BEPS Action Point 7 – Amendments to article 5 of the OECD Model Tax Convention
On 5 October 2015, the OECD published its final report on Action Point 7 of the BEPS initiative (Preventing the Artificial Avoidance of Permanent Establishment Status), which entails a significant change to the current definition of permanent establishment (PE) in article 5 of the OECD Model Tax Convention. The purpose of the redefined definition is to prevent the use of certain strategies to circumvent the PE status, resulting in a shift of profits from the place of sale to a foreign jurisdiction. The changes will be reflected directly in the updated version of the OECD Model Tax Convention.
According to the final report on BEPS Action Point 7, two of the most commonly used arrangements to prevent the creation of a PE are (i) facilitating commissionaire arrangements and thus circumventing the “dependent agent rule”, or (ii) applying the exemption relating to “preparatory and auxiliary” activities included in article 5(4) of the OECD Model Tax convention (2014).

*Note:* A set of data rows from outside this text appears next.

[config.mk]
export PLATFORM = sky130hd
export DESIGN_NAME = utc_local_time_conv
export DESIGN_NICKNAME = d
export VERILOG_FILES = /design/src/rtl/utc_local_time_conv.sv
export SDC_FILE = /design/constraint.sdc
export NUM_CORES = 1
export LEC_CHECK = 0
export CAP_MARGIN = 25
export CORE_MARGIN = 10
export CORE_UTILIZATION = 50
export DETAILED_ROUTE_END_ITERATION = 7
export PLACE_DENSITY_LB_ADDON = 0.15
export SKIP_LAST_GASP = 1
export SLEW_MARGIN = 20
export SYNTH_ARGS = -nofsm -noshare
export SYNTH_HDL_FRONTEND = slang
export SYNTH_SLANG_ARGS = --single-unit
[constraint.sdc]
create_clock -name clk -period 4.6 [get_ports clk]
set_input_delay 0.46 -clock clk [delete_from_list [all_inputs] [get_ports clk]]
set_output_delay 0.46 -clock clk [all_outputs]
set_load 0.01 [all_outputs]
$ cat src/rtl/sim_ctrl_mmio.sv
// Simulation-control peripheral on the CPU data bus.
// Turns firmware stores into pass/fail status, console bytes, a cycle count
// and a firmware-armed watchdog so hex tests can end themselves.
module sim_ctrl_mmio #(
    parameter int unsigned CPU_WIDTH  = 32,
    parameter int unsigned ADDR_WIDTH = 4,
    parameter int unsigned FIFO_DEPTH = 8
) (
    input  logic                  clk,
    input  logic                  a_reset_n,
    // CPU bus
    input  logic                  bus_valid,
    input  logic                  bus_we,
    input  logic [ADDR_WIDTH-1:0] bus_addr,
    input  logic [CPU_WIDTH-1:0]  bus_wdata,
    output logic                  bus_ready,
    output logic [CPU_WIDTH-1:0]  bus_rdata,
    output logic                  bus_rvalid,
    // Console byte stream towards the bench
    output logic                  con_valid,
    output logic [7:0]            con_data,
    input  logic                  con_ready,
    // Test status
    output logic                  test_done,
    output logic                  test_pass,
    output logic [CPU_WIDTH-2:0]  fail_code,
    output logic                  wd_timeout,
    output logic [CPU_WIDTH-1:0]  cycle_count
);

    localparam int unsigned PTR_W = (FIFO_DEPTH > 1) ? $clog2(FIFO_DEPTH) : 1;
    localparam int unsigned CNT_W = $clog2(FIFO_DEPTH + 1);

    localparam logic [ADDR_WIDTH-1:0] ADDR_TOHOST  = ADDR_WIDTH'(4'h0);
    localparam logic [ADDR_WIDTH-1:0] ADDR_CONSOLE = ADDR_WIDTH'(4'h4);
    localparam logic [ADDR_WIDTH-1:0] ADDR_CYCLE   = ADDR_WIDTH'(4'h8);
    localparam logic [ADDR_WIDTH-1:0] ADDR_WDOG    = ADDR_WIDTH'(4'hC);

    typedef enum logic [1:0] {
        StRun     = 2'd0,
        StPass    = 2'd1,
        StFail    = 2'd2,
        StTimeout = 2'd3
    } state_e;

    // ------------------------------------------------------------------
    // Registers
    // ------------------------------------------------------------------
    state_e                r_state;
    logic                  r_done;
    logic                  r_pass;
    logic                  r_timeout;
    logic [CPU_WIDTH-2:0]  r_fail_code;
    logic [CPU_WIDTH-1:0]  r_cycle;
    logic [CPU_WIDTH-1:0]  r_wdog;
    logic [CPU_WIDTH-1:0]  r_rdata;
    logic                  r_rvalid;
    logic [7:0]            r_mem [FIFO_DEPTH];
    logic [PTR_W-1:0]      r_wptr;
    logic [PTR_W-1:0]      r_rptr;
    logic [CNT_W-1:0]      r_count;

    // ------------------------------------------------------------------
    // Combinational signals
    // ------------------------------------------------------------------
    state_e                w_state_d;
    logic                  w_sel_tohost;
    logic                  w_sel_console;
    logic                  w_sel_cycle;
    logic                  w_sel_wdog;
    logic                  w_fifo_full;
    logic                  w_fifo_empty;
    logic                  w_ready;
    logic                  w_accept;
    logic                  w_wr;
    logic                  w_rd;
    logic                  w_run;
    logic                  w_tohost_act;
    logic                  w_wdog_load;
    logic                  w_wdog_expire;
    logic                  w_push;
    logic                  w_pop;
    logic [CPU_WIDTH-1:0]  w_rdata_d;

    // Full address compare: misaligned offsets fall out as unmapped.
    assign w_sel_tohost  = (bus_addr == ADDR_TOHOST);
    assign w_sel_console = (bus_addr == ADDR_CONSOLE);
    assign w_sel_cycle   = (bus_addr == ADDR_CYCLE);
    assign w_sel_wdog    = (bus_addr == ADDR_WDOG);

    assign w_fifo_full  = (r_count == CNT_W'(FIFO_DEPTH));
    assign w_fifo_empty = (r_count == '0);

    // Only a console write into a full FIFO stalls; no same-cycle pop bypass.
    assign w_ready  = ~(bus_we & w_sel_console & w_fifo_full);
    assign w_accept = bus_valid & w_ready;
    assign w_wr     = w_accept & bus_we;
    assign w_rd     = w_accept & ~bus_we;

    assign w_run = (r_state == StRun);

    // Even TOHOST values are ignored; odd ones end the test.
    assign w_tohost_act = w_wr & w_sel_tohost & w_run & bus_wdata[0];

    // WDOG writes only take effect while running.
    assign w_wdog_load = w_wr & w_sel_wdog & w_run;

    // A load in the same cycle overrides the decrement, hence no expiry.
    assign w_wdog_expire = w_run & ~w_wdog_load & (r_wdog == CPU_WIDTH'(1));

    // Console pushes continue in terminal states so the FIFO can drain.
    assign w_push = w_wr & w_sel_console;
    assign w_pop  = ~w_fifo_empty & con_ready;

    // ------------------------------------------------------------------
    // Test-status FSM
    // ------------------------------------------------------------------

    // Next-state: TOHOST takes precedence over a coincident watchdog expiry.
    always_comb begin
        w_state_d = r_state;
        unique case (r_state)
            StRun: begin
                if (w_tohost_act) begin
                    w_state_d = (bus_wdata == CPU_WIDTH'(1)) ? StPass : StFail;
                end else if (w_wdog_expire) begin
                    w_state_d = StTimeout;
                end
            end
            default: w_state_d = r_state;
        endcase
    end

    // State register plus registered status outputs derived from next state.
    always_ff @(posedge clk or negedge a_reset_n) begin
        if (!a_reset_n) begin
            r_state     <= StRun;
            r_done      <= 1'b0;
            r_pass      <= 1'b0;
            r_timeout   <= 1'b0;
            r_fail_code <= '0;
        end else begin
            r_state   <= w_state_d;
            r_done    <= (w_state_d != StRun);
            r_pass    <= (w_state_d == StPass);
            r_timeout <= (w_state_d == StTimeout);
            if (w_run && (w_state_d == StFail)) begin
                r_fail_code <= bus_wdata[CPU_WIDTH-1:1];
            end
        end
    end

    // ------------------------------------------------------------------
    // Cycle counter and watchdog
    // ------------------------------------------------------------------

    // Count while running; the transition cycle still counts, then freeze.
    always_ff @(posedge clk or negedge a_reset_n) begin
        if (!a_reset_n) begin
            r_cycle <= '0;
        end else if (w_run) begin
            r_cycle <= r_cycle + CPU_WIDTH'(1);
        end
    end

    // Watchdog: load on write (0 disables), else count down while running.
    always_ff @(posedge clk or negedge a_reset_n) begin
        if (!a_reset_n) begin
            r_wdog <= '0;
        end else if (w_wdog_load) begin
            r_wdog <= bus_wdata;
        end else if (w_run && (r_wdog != '0)) begin
            r_wdog <= r_wdog - CPU_WIDTH'(1);
        end
    end

    // ------------------------------------------------------------------
    // Read path
    // ------------------------------------------------------------------

    // Read mux; write-only and unmapped locations read as zero.
    always_comb begin
        w_rdata_d = '0;
        if (w_sel_cycle) begin
            w_rdata_d = r_cycle;
        end else if (w_sel_wdog) begin
            w_rdata_d = r_wdog;
        end
    end

    // Registered read response: one-cycle rvalid, rdata holds between reads.
    always_ff @(posedge clk or negedge a_reset_n) begin
        if (!a_reset_n) begin
            r_rvalid <= 1'b0;
            r_rdata  <= '0;
        end else begin
            r_rvalid <= w_rd;
            if (w_rd) begin
                r_rdata <= w_rdata_d;
            end
        end
    end

    // ------------------------------------------------------------------
    // Console FIFO
    // ------------------------------------------------------------------

    // Storage array; no reset needed since occupancy gates visibility.
    always_ff @(posedge clk) begin
        if (w_push) begin
            r_mem[r_wptr] <= bus_wdata[7:0];
        end
    end

    // Pointers wrap naturally because the depth is a power of two.
    always_ff @(posedge clk or negedge a_reset_n) begin
        if (!a_reset_n) begin
            r_wptr  <= '0;
            r_rptr  <= '0;
            r_count <= '0;
        end else begin
            if (w_push) begin
                r_wptr <= r_wptr + PTR_W'(1);
            end
            if (w_pop) begin
                r_rptr <= r_rptr + PTR_W'(1);
            end
            unique case ({w_push, w_pop})
                2'b10:   r_count <= r_count + CNT_W'(1);
                2'b01:   r_count <= r_count - CNT_W'(1);
                default: r_count <= r_count;
            endcase
        end
    end

    // ------------------------------------------------------------------
    // Outputs
    // ------------------------------------------------------------------
    assign bus_ready   = w_ready;
    assign bus_rdata   = r_rdata;
    assign bus_rvalid  = r_rvalid;
    assign con_valid   = ~w_fifo_empty;
    // Masked when empty so stale bytes never show after a reset.
    assign con_data    = w_fifo_empty ? 8'h00 : r_mem[r_rptr];
    assign test_done   = r_done;
    assign test_pass   = r_pass;
    assign fail_code   = r_fail_code;
    assign wd_timeout  = r_timeout;
    assign cycle_count = r_cycle;

endmodule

Thus, BEPS Action Point 7 contains two main amendments which directly address those two arrangements:
i. Amendments to article 5(5) regarding the “dependent agent rule”
ii. Amendments to article 5(4) concerning the “preparatory and auxiliary” exemption
Amendments to the “dependent agent rule”
Subject to the current definition of a PE in article 5(5) of the OECD Model Tax Convention, an enterprise will be treated as having a PE in a state if a person, under certain conditions, is acting on behalf of that enterprise in that particular state. Article 5(5) of the OECD Model Tax Convention determines that only persons having the authority to conclude contracts may lead to a permanent establishment for the enterprise. Such persons are considered “dependent agents”. They may be either individuals or companies, and they need not be residents of or have a place of business in the state in which they act on behalf of the enterprise.
Because article 5(5) of the OECD Model Tax convention relies on the formal conclusion of a contract in the name of the foreign enterprise, some enterprises have utilised commissionairearrangements to bypass the formal requirement. In a commissionaire arrangement, the contract itself is formally considered as concluded by the person acting as a commissionaireand is therefore not considered binding on the foreign enterprise. As such, the use ofcommissionaire arrangements enables the enterprise to sell its goods in a foreign state without having to create a PE in that particular state.
In Action Point 7 of the BEPS report, the scope of the PE definition is extended to include situations where the contracts are entered into by a person who “habitually concludes contracts, or habitually plays the principal role leading to the conclusion of contracts”.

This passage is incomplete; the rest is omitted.